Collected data
<<<<

Background: an optimization exercise with open tools, aiming at small area and a short achievable clock period. Do not read the settings as production practice. In this exercise RTL edits were held to simulation tests only and were not proved equivalent to the original. No activity file was given, so power comes from the tool's default toggle rates.

`flow/config.mk`:
```
export PLATFORM = sky130hd
export DESIGN_NAME = mm_top
export DESIGN_NICKNAME = mm_top
export VERILOG_FILES = /design/flow/design.v
export SDC_FILE = /design/flow/constraint.sdc
export NUM_CORES = 4
export LEC_CHECK = 0
export ABC_CLOCK_PERIOD_IN_PS = 4000
export CAP_MARGIN = 20
export CORE_MARGIN = 2
export CORE_UTILIZATION = 60
export CTS_CLUSTER_DIAMETER = 100
export CTS_CLUSTER_SIZE = 24
export PLACE_DENSITY = 0.7
export SETUP_SLACK_MARGIN = 4.55
export SLEW_MARGIN = 20
export SYNTH_HIERARCHICAL = 1
```
`flow/constraint.sdc`:
```
create_clock -name core_clock -period 8.0 [get_ports {clk}]
set_input_delay 1.6000 -clock core_clock [delete_from_list [all_inputs] [get_ports {clk}]]
set_output_delay 1.6000 -clock core_clock [all_outputs]
set_load 0.01 [all_outputs]
```
Source: an optimization exercise on an open RTL-to-GDS flow (aim: small area and a short achievable clock period). Production flows keep margins and buffers that such runs may drop.
The RTL was checked by simulation tests, not by an equivalence proof against the original design.

==> flow/design.v <==
package fft_peak_detect_pkg;
  typedef enum logic [1:0] {
    ST_IDLE   = 2'd0,
    ST_ACCUM  = 2'd1,
    ST_REPORT = 2'd2
  } fsm_state_t;
  function automatic integer fft_bin_w(input integer n_points);
    fft_bin_w = $clog2(n_points);
  endfunction
  function automatic integer led_index(input integer bin, input integer n_points, input integer led_w);
    integer idx;
    idx = (bin * led_w) / (n_points / 2);
    led_index = (idx > led_w - 1) ? led_w - 1 : idx;
  endfunction
endpackage
Source: an optimization exercise on an open RTL-to-GDS flow (aim: small area, a short achievable clock period and few clock cycles per item). Production flows keep margins and buffers that such runs may drop. Where RTL was checked, it was by simulation tests only, not by an equivalence proof against the original.

## job 104
==> module ascon_inv_permutation, before the edit <==
module ascon_inv_permutation
(
  input  logic         clk,
  input  logic         rst,
  input  logic         in_valid,
  output logic         in_ready,
  input  logic [319:0] in_state,
  input  logic [3:0]   in_rounds,
  output logic         out_valid,
  input  logic         out_ready,
  output logic [319:0] out_state,
  output logic         busy
);
  logic [319:0] r_a, r_b;
  logic [319:0] w_lin, w_sbox;
  logic         r_va, r_da;
  logic [3:0]   r_ra, r_ia;
  logic         r_vb;
  logic [3:0]   r_rb, r_ib;
  logic         r_rb_is1, r_rb_le7, r_rb_le9;
  logic         r_ready, r_ov, r_busy;
  logic         w_is6, w_is8, w_is12;
  logic [3:0]   w_a;
  logic         w_stall, w_acc;
  logic         n_va, n_da, n_vb, n_ready;
  assign w_stall = r_ov & ~out_ready;
  assign w_acc   = in_valid & in_ready;
  assign w_is6  = (in_rounds == 4'd6);
  assign w_is8  = (in_rounds == 4'd8);
  assign w_is12 = ~w_is6 & ~w_is8;
  assign w_a    = w_is6 ? 4'd6 : (w_is8 ? 4'd8 : 4'd12);
  ascon_inv_lin u_lin (
    .i_state (r_a),
    .o_state (w_lin)
  );
  ascon_inv_sbox u_sbox (
    .i_state (r_b),
    .i_rc    (ascon_pkg::rc_tab(r_ib)),
    .o_state (w_sbox)
  );
  always_ff @(posedge clk or posedge rst) begin
    if (rst) begin
      r_b <= '0;
      r_a <= '0;
    end else if (!w_stall) begin
      r_b <= w_lin;
      r_a <= r_vb ? w_sbox : in_state;
    end
  end
  assign n_vb = r_va & ~r_da;
  assign n_va = r_vb | w_acc;
  assign n_da = r_vb & r_rb_is1;
  always_comb begin
    if (r_vb)
      n_ready = ~n_vb & ~r_rb_is1 &
                (r_rb_le7 | (in_valid & w_is8 & r_rb_le9) | (in_valid & w_is12));
    else
      n_ready = ~n_vb & (~w_acc | w_is6);
  end
  always_ff @(posedge clk or posedge rst) begin
    if (rst) begin
      r_va     <= 1'b0;
      r_da     <= 1'b0;
      r_ra     <= 4'd0;
      r_ia     <= 4'd0;
      r_vb     <= 1'b0;
      r_rb     <= 4'd0;
      r_ib     <= 4'd0;
      r_rb_is1 <= 1'b0;
      r_rb_le7 <= 1'b0;
      r_rb_le9 <= 1'b0;
      r_ready  <= 1'b0;
      r_ov     <= 1'b0;
      r_busy   <= 1'b0;
    end else if (!w_stall) begin
      r_va     <= n_va;
      r_da     <= n_da;
      r_vb     <= n_vb;
      r_rb     <= r_ra;
      r_ib     <= r_ia;
      r_rb_is1 <= (r_ra == 4'd1);
      r_rb_le7 <= (r_ra <= 4'd7);
      r_rb_le9 <= (r_ra <= 4'd9);
      if (r_vb) begin
        r_ra <= r_rb - 4'd1;
        r_ia <= r_ib - 4'd1;
      end else begin
        r_ra <= w_a;
        r_ia <= 4'd11;
      end
      r_ready  <= n_ready;
      r_ov     <= n_da;
      r_busy   <= n_va | n_vb;
    end
  end
  assign in_ready  = r_ready | (r_ov & ~r_vb & out_ready);
  assign out_valid = r_ov;
  assign busy      = r_busy;
  assign out_state = r_a;
endmodule
clock: 7.0 ns
lec_check: 0
cap_margin: 20
core_margin: 2
core_utilization: 40
cts_buf_list: sky130_fd_sc_hd__clkbuf_8
setup_slack_margin: 3.5
slew_margin: 20
standard.sh (not shown) runs the stock make flow with config.mk's settings and CLKGATE_MAP_FILE= SYNTH_SCRIPT=/design/flow/synth_recipe.tcl, a recipe that flattens the netlist after the stock synthesis.
==> flow/flow/run.sh <==
#!/bin/bash
# The standard ORFS layout (the standard.sh, all steps, standard synthesis),
# with one change: the buffers that buffer_ports puts on every input and output
# port are buf_1 cells instead of the default delay-buffer cell.
set -euo pipefail
export BUFFER_PORTS_ARGS="-buffer_cell sky130_fd_sc_hd__buf_1"
bash standard.sh finish > standard_flow.log 2>&1
Input changes introduced in job 103 (baseline for comparison: job 104):
--- a/flow/design.v
+++ b/flow/design.v
@@ -138,17 +138,14 @@
   );
   ascon_inv_sbox u_sbox (
     .i_state (r_b),
     .i_rc    (ascon_pkg::rc_tab(r_ib)),
     .o_state (w_sbox)
   );
-  always_ff @(posedge clk or posedge rst) begin
-    if (rst) begin
-      r_b <= '0;
-      r_a <= '0;
-    end else if (!w_stall) begin
+  always_ff @(posedge clk) begin
+    if (!w_stall) begin
       r_b <= w_lin;
       r_a <= r_vb ? w_sbox : in_state;
     end
   end
   assign n_vb = r_va & ~r_da;
   assign n_va = r_vb | w_acc;
==> results.txt <==
- Job 104 -> job 103: clock edge transition at the registers on the reported setup and hold paths flat
- Setup slack in job 103 is larger than in job 104.
- Looking at die area across job 103 and job 104, the one that comes out higher is job 104.
- Routed wire in job 103 totals less than in job 104.
Testbench counts of job 103, summed over its fixed seeds: cycles 10,530, items 960.
The RTL of job 104 was laid out without a check of its function.

[static timing again, ports no longer ideal]
The flow's constraints put no driver on any port. The routed layouts listed below were extracted and timed again, unchanged, in two steps.
Step 1 (the two cells are an assumption about what drives the block):
set clk [get_ports {clk}]
set_driving_cell -lib_cell sky130_fd_sc_hd__clkbuf_16 $clk
set_driving_cell -lib_cell sky130_fd_sc_hd__buf_2 [delete_from_list [all_inputs] $clk]
Step 2 adds t to the input delays and takes it off the output delays; t is the mean of the earliest and latest rising clock arrival at the registers after step 1. Input paths then give back, and output paths get back, about the clock's delay inside the block.
Slacks: ideal ports / drivers / drivers and shift; pairs: ideal ports / drivers.
run	t (ns)	setup WS [ns]	worst register clock-pin slew, ns
job 104	0.997	3.366 / 3.366 / 3.358	0.07 / 0.07
job 103	0.988	3.392 / 3.392 / 3.328	0.07 / 0.07
After both steps setup and hold are still met in every run listed. For job 103, which loses most, drivers alone change the setup slack by 0.000 ns; drivers and shift together by -0.064 ns.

>>>>

YOUR OBJECTIVE
Your reply should be only the count of lines in the entries above that contain the word "every".

THE COMPLETED TASK
2